Luigi XIV (1643 - 1715), il Re Sole, impostò la sua politica sull'assolutismo del sovrano. Il soprannome con cui è passato alla storia, si addice proprio a ciò che cercò di realizzare: uno stato nel quale il re fosse sciolto dalle leggi (legibus solutus), essendo il suo potere superiore a qualsiasi altro all'interno dello stato, che doveva essere dipendente dal suo. Ma come rese dipendenti tutti gli altri poteri dello stato? Riducendo alla servitù la nobiltà, risultato che non erano riusciti a raggiungere neppure sergenti di ferro come Richelieu o Mazzarino, precettore del re sole fino al 1661, anno della sua morte.

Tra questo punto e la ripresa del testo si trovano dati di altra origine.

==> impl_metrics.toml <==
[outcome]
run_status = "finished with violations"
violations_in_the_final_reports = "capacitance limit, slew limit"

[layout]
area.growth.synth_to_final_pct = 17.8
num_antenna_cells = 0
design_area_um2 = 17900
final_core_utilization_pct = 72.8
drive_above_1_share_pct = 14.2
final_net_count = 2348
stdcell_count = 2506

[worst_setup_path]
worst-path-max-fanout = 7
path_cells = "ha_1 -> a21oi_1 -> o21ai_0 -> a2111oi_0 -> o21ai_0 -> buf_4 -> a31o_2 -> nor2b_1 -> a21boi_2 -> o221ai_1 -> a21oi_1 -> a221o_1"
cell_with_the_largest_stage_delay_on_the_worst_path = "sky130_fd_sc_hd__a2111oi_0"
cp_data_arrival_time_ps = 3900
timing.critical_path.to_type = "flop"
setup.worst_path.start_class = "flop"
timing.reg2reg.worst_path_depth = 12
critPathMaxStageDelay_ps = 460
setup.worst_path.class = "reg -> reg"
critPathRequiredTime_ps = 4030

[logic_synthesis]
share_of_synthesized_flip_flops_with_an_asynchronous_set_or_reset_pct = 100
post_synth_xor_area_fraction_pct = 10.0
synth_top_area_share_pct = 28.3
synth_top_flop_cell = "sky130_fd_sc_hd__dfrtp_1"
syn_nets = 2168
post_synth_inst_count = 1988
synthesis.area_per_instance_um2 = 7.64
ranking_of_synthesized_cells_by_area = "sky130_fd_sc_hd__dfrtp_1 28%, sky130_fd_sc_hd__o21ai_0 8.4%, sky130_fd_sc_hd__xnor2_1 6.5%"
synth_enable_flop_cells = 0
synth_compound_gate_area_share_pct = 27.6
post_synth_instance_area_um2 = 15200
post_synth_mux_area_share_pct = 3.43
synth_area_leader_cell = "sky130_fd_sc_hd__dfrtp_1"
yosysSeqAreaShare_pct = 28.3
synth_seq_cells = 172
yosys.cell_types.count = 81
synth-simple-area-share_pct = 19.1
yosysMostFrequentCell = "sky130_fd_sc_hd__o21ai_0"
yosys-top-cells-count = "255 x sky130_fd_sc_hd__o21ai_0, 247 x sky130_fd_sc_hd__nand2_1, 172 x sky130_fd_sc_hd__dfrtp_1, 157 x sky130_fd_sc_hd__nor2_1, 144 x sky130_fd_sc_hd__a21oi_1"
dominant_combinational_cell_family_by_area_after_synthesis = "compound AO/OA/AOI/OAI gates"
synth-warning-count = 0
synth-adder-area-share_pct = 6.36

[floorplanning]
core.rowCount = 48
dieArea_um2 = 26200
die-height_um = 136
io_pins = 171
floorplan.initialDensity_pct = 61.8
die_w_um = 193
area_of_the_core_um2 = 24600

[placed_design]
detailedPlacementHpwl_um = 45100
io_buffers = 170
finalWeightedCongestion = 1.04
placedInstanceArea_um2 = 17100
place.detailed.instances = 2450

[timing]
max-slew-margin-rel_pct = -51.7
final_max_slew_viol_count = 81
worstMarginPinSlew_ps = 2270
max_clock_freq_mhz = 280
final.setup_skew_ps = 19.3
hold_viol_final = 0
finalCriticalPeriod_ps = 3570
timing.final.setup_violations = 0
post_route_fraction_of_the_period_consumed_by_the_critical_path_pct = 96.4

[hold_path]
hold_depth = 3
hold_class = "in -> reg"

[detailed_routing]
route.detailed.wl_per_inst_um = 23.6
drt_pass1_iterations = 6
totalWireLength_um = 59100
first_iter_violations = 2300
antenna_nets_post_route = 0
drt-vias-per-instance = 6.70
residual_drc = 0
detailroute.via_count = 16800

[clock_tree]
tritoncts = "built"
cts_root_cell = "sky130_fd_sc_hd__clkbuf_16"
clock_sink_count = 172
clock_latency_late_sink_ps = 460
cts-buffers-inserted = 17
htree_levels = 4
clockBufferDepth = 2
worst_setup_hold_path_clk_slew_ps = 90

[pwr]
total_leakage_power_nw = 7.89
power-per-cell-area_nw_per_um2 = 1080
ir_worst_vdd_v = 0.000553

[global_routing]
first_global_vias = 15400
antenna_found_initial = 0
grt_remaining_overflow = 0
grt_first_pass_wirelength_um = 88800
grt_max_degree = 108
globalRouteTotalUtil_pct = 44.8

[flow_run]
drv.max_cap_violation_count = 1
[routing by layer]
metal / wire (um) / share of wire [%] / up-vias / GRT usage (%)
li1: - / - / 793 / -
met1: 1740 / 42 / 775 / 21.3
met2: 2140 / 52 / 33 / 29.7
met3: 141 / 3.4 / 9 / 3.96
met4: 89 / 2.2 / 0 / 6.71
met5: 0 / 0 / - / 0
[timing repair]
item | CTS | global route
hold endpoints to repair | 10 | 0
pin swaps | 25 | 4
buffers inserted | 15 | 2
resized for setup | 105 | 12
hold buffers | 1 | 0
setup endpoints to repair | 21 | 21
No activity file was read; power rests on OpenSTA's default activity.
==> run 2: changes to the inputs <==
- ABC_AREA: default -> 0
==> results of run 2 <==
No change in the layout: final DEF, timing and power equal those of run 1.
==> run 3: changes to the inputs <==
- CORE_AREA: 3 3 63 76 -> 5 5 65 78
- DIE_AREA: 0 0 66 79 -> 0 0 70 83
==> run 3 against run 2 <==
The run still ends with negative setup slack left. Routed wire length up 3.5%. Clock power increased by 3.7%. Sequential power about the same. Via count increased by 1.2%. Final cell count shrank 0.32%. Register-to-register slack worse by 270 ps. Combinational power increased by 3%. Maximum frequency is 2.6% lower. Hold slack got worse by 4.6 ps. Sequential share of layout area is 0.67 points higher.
--- src/rtl/io_byte_buffer.sv ---
// One-entry 8-bit buffer: push lands only when empty, pop empties only when full.
// The held byte survives a pop so a drained TX still shows its last value.
module io_byte_buffer (
   input  logic       Clock,
   input  logic       Reset,
   input  logic       push,
   input  logic [7:0] push_data,
   input  logic       pop,
   output logic       full,
   output logic [7:0] data
);

   // NOTE: sequential state uses non-blocking (<=) so every flop samples pre-edge values.
   always_ff @(posedge Clock) begin
      if (!Reset) begin
         full <= 1'b0;
         // NOTE: the data byte is reset too because it is architecturally visible after reset.
         data <= '0;
      end else if (push && !full) begin
         full <= 1'b1;
         data <= push_data;
      end else if (pop && full) begin
         full <= 1'b0;
      end
   end

endmodule

--- src/rtl/io_responder.sv ---
// Memory-mapped I/O responder: UART byte buffers, cycle/instret counters and a
// registered read word that lines up with synchronous dmem read data.
module io_responder
   import io_responder_pkg::*;
#(
   parameter int ADDR_LSB = 8
) (
   input  logic        Clock,
   input  logic        Reset,
   input  logic [31:0] addr,
   input  logic [3:0]  io_trans,
   input  logic        io_recv,
   input  logic        io_ena,
   input  logic [31:0] wr_data,
   input  logic        inst_retired,
   output logic [31:0] io_rd_data,
   output logic [7:0]  uart_tx_data,
   output logic        uart_tx_valid,
   input  logic        uart_tx_ready,
   input  logic [7:0]  uart_rx_data,
   input  logic        uart_rx_valid,
   output logic        uart_rx_ready
);

   io_reg_e     sel;
   logic        tx_push;
   logic        rx_pop;
   logic        cnt_clr;
   logic        tx_full;
   logic        rx_full;
   logic [7:0]  rx_byte;
   logic [31:0] cycle_cnt;
   logic [31:0] instret_cnt;
   logic [31:0] rd_next;

   assign sel = decode_word(30'(addr[ADDR_LSB-1:2]));

   // Side effects need io_ena; the read word itself is produced regardless.
   assign tx_push = io_ena && io_trans[0] && (sel == REG_TX_DATA);
   assign rx_pop  = io_ena && io_recv && (sel == REG_RX_DATA);
   assign cnt_clr = io_ena && (|io_trans) && (sel == REG_CNT_CLR);

   io_byte_buffer u_tx_buf (
      .Clock     (Clock),
      .Reset     (Reset),
      .push      (tx_push),
      .push_data (wr_data[7:0]),
      .pop       (uart_tx_ready),
      .full      (tx_full),
      .data      (uart_tx_data)
   );

   io_byte_buffer u_rx_buf (
      .Clock     (Clock),
      .Reset     (Reset),
      .push      (uart_rx_valid),
      .push_data (uart_rx_data),
      .pop       (rx_pop),
      .full      (rx_full),
      .data      (rx_byte)
   );

   // Masking with Reset keeps a pending byte from handshaking during the reset cycle.
   assign uart_tx_valid = tx_full && Reset;
   assign uart_rx_ready = !rx_full;

   always_ff @(posedge Clock) begin
      if (!Reset) begin
         cycle_cnt   <= '0;
         instret_cnt <= '0;
      end else if (cnt_clr) begin
         cycle_cnt   <= '0;
         instret_cnt <= '0;
      end else begin
         cycle_cnt <= cycle_cnt + 32'd1;
         if (inst_retired) instret_cnt <= instret_cnt + 32'd1;
      end
   end

   always_comb begin
      // NOTE: default first so no case path leaves rd_next unassigned (no latch).
      rd_next = '0;
      case (sel)
         REG_STATUS:  rd_next = {30'b0, rx_full, !tx_full};
         REG_RX_DATA: rd_next = {24'b0, rx_byte};
         REG_CYCLE:   rd_next = cycle_cnt;
         REG_INSTRET: rd_next = instret_cnt;
         default:     rd_next = '0;
      endcase
   end

   always_ff @(posedge Clock) begin
      if (!Reset) io_rd_data <= '0;
      else if (io_recv) io_rd_data <= rd_next;
   end

   logic unused_bits;
   assign unused_bits = ^{addr[31:ADDR_LSB], addr[1:0], wr_data[31:8]};

endmodule
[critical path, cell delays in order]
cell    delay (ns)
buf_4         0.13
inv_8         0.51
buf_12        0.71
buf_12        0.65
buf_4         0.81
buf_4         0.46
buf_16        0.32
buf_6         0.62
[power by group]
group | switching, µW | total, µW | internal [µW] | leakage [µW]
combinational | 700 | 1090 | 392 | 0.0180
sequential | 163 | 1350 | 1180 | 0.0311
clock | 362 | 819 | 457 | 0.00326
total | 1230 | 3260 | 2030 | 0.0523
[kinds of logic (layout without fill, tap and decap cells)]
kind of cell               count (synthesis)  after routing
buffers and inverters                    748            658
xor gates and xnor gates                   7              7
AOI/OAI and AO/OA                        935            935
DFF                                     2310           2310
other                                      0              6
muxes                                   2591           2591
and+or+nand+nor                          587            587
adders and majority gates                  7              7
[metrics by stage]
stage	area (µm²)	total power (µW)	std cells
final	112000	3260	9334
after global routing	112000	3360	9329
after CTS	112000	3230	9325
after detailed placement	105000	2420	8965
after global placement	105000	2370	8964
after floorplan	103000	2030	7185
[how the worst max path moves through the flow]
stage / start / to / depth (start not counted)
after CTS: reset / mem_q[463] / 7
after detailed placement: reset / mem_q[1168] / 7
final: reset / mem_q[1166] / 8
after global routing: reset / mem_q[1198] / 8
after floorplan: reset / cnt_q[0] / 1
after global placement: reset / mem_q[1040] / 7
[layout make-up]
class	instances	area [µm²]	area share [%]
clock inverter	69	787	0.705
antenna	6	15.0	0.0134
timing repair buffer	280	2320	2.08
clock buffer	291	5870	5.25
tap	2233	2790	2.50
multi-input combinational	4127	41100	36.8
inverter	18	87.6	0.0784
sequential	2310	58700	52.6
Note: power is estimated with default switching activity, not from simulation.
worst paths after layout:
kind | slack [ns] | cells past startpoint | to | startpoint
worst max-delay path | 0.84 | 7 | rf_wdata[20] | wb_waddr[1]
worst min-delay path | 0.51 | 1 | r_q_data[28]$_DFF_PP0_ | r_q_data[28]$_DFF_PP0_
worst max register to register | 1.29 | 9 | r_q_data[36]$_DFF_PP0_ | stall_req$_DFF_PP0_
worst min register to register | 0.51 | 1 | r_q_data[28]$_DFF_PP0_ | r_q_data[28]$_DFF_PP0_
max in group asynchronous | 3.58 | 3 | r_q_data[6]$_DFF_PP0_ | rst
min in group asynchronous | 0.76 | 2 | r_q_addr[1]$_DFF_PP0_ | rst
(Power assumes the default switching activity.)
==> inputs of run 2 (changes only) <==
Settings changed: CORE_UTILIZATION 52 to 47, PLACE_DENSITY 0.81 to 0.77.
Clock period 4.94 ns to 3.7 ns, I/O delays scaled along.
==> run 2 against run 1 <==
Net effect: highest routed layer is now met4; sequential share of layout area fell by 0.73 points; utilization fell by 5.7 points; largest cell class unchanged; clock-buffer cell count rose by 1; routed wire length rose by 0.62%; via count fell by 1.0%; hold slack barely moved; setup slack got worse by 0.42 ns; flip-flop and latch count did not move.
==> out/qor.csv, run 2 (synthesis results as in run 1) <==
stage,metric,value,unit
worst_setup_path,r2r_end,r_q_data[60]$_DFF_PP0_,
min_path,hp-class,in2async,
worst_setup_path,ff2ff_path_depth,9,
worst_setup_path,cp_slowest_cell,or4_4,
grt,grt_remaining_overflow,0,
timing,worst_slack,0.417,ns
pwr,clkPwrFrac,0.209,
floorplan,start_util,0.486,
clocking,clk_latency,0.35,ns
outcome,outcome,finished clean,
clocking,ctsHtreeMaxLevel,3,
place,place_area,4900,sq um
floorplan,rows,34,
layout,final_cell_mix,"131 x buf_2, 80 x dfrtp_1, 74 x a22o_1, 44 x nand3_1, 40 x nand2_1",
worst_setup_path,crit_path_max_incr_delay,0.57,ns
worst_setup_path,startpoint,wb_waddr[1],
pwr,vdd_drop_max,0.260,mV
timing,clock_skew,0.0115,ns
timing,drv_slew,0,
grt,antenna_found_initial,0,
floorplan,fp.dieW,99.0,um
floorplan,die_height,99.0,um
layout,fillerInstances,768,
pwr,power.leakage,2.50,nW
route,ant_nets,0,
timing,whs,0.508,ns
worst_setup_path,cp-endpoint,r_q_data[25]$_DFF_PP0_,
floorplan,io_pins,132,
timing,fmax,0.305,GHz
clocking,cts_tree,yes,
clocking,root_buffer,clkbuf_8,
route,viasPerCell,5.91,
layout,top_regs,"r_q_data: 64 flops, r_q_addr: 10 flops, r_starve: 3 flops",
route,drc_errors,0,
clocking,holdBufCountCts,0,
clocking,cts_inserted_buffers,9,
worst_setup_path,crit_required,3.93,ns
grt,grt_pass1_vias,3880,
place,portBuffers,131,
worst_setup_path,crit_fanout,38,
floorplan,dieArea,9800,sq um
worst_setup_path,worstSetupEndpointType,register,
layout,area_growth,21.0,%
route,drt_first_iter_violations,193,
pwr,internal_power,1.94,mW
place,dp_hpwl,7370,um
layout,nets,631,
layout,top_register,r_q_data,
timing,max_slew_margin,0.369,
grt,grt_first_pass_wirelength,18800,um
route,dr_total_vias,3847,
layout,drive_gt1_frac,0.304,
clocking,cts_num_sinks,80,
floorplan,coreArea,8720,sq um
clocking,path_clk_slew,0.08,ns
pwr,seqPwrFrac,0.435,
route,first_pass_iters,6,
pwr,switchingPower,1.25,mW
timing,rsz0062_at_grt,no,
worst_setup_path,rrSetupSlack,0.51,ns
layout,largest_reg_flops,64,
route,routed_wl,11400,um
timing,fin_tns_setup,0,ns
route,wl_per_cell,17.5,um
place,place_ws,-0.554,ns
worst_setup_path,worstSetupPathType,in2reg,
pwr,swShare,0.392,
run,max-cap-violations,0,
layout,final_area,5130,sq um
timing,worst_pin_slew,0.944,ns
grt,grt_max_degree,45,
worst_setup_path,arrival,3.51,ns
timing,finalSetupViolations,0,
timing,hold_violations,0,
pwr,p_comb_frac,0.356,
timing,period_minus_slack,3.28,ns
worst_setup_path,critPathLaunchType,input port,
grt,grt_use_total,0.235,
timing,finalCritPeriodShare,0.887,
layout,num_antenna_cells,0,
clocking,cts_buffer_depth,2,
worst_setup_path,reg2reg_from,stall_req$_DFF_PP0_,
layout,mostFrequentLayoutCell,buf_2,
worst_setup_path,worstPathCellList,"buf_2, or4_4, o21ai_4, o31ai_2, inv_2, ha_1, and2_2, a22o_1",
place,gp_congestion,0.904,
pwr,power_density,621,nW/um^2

Il sistema adottato da Luigi XIV per ridurre all'obbedienza la nobiltà, che storicamente ostacolava la monarchia per paura di perdere i suoi privilegi, fu semplicemente geniale e diabolico: costruì una sfarzosa reggia a Versailles e obbligò i nobili a trasferirsi là, lasciando i propri possedimenti. Lì i nobili, a pagamento, sostenevano una vita sfarzosa, con ricevimenti, danze, passatempi nobiliari e così via. Essendo già avvezzi al parassitismo, a differenza degli attivissimi lord inglesi, accettarono di buon grado un'esistenza del genere, facendo buon gioco al progetto del sovrano. Infatti, egli in questo modo tolse loro il potere politico, inviando a governare i loro possedimenti dei funzionari di fiducia, costituendo così una borghesia molto forte e moderna. Contemporaneamente ridusse l'autonomia dei parlamenti locali e non convocò più gli Stati Generali.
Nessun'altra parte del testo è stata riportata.